> TASK BRIEF
Take the lines below beginning at the line that has "hold endpoints to" and stopping after the line that has "endpoints found under", and print them exactly as they are, with no other lines.

(Stored items from a collection)
=== Section Start ===

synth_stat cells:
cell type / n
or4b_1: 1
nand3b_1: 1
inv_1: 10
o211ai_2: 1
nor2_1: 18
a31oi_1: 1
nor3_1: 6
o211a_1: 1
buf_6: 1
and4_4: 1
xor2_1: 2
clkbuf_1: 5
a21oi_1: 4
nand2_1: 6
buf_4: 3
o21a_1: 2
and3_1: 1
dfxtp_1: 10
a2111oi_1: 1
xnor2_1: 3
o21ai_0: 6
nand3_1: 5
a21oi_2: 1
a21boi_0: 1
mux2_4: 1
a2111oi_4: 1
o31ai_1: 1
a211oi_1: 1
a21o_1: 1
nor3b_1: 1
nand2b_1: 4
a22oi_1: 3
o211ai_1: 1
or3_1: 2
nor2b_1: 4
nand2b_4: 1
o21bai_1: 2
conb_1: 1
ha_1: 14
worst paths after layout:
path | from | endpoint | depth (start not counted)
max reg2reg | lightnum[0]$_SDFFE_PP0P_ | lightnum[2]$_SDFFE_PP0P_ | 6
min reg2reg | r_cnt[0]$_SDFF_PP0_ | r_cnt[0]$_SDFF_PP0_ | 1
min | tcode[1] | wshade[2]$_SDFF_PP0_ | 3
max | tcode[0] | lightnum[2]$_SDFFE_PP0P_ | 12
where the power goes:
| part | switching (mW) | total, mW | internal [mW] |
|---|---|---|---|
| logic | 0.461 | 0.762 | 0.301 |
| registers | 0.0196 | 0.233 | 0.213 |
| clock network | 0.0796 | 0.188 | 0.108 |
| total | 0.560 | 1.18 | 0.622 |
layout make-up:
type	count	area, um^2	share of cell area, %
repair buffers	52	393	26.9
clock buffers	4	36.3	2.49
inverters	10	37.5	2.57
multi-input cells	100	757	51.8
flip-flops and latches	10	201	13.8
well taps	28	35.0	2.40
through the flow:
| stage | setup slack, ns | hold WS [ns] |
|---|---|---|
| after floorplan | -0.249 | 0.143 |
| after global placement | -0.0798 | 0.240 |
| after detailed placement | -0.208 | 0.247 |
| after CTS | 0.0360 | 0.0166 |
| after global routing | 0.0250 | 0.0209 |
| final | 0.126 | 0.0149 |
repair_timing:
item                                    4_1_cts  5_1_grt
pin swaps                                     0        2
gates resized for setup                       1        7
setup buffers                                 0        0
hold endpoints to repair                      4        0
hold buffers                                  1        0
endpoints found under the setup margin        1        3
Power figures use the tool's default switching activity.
**config.mk**
```make
export PLATFORM = sky130hd
export DESIGN_NAME = radioberry_tx_iq_deser
export DESIGN_NICKNAME = d
export VERILOG_FILES = /design/src/rtl/radioberry_pkg.sv /design/src/rtl/radioberry_sync_edge.sv /design/src/rtl/radioberry_tx_iq_deser.sv
export SDC_FILE = /design/constraint.sdc
export NUM_CORES = 1
export LEC_CHECK = 0
export ABC_AREA = 1
export BUFFER_PORTS_ARGS = -buffer_cell sky130_fd_sc_hd__buf_2
export CAP_MARGIN = 20
export CORE_MARGIN = 3
export CORE_UTILIZATION = 57
export DETAILED_ROUTE_END_ITERATION = 10
export MAX_ROUTING_LAYER = met4
export PLACE_DENSITY_LB_ADDON = 0.15
export SLEW_MARGIN = 20
export SYNTH_ARGS = -nofsm -noshare
export SYNTH_HDL_FRONTEND = slang
export SYNTH_SLANG_ARGS = --single-unit
```
**constraint.sdc**
```tcl
create_clock -name clk -period 2.35 [get_ports clk]
set_input_delay 0.3525 -clock clk [delete_from_list [all_inputs] [get_ports clk]]
set_output_delay 0.3525 -clock clk [all_outputs]
set_load 0.05 [all_outputs]
```
--- config.mk ---
export PLATFORM = sky130hd
export DESIGN_NAME = pattern_hflipper
export DESIGN_NICKNAME = d
export VERILOG_FILES = /design/src/rtl/pattern_hflipper.sv
export SDC_FILE = /design/constraint.sdc
export NUM_CORES = 1
export LEC_CHECK = 0
export CAP_MARGIN = 5
export CORE_AREA = 4 4 41 43
export DETAILED_ROUTE_END_ITERATION = 10
export DIE_AREA = 0 0 45 47
export GPL_ROUTABILITY_DRIVEN = 1
export GPL_TIMING_DRIVEN = 0
export PLACE_DENSITY = 0.65
export SLEW_MARGIN = 20
export SYNTH_ARGS = -nofsm -noshare
export SYNTH_HDL_FRONTEND = slang
export SYNTH_SLANG_ARGS = --single-unit
--- constraint.sdc ---
create_clock -name vclk -period 1
set_clock_uncertainty 0.15 [all_clocks]
set_input_delay 0.15 -clock vclk [all_inputs]
set_output_delay 0.15 -clock vclk [all_outputs]
set_load 0.005 [all_outputs]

=== Section End ===

> WORKED SOLUTION
hold endpoints to repair                      4        0
hold buffers                                  1        0
endpoints found under the setup margin        1        3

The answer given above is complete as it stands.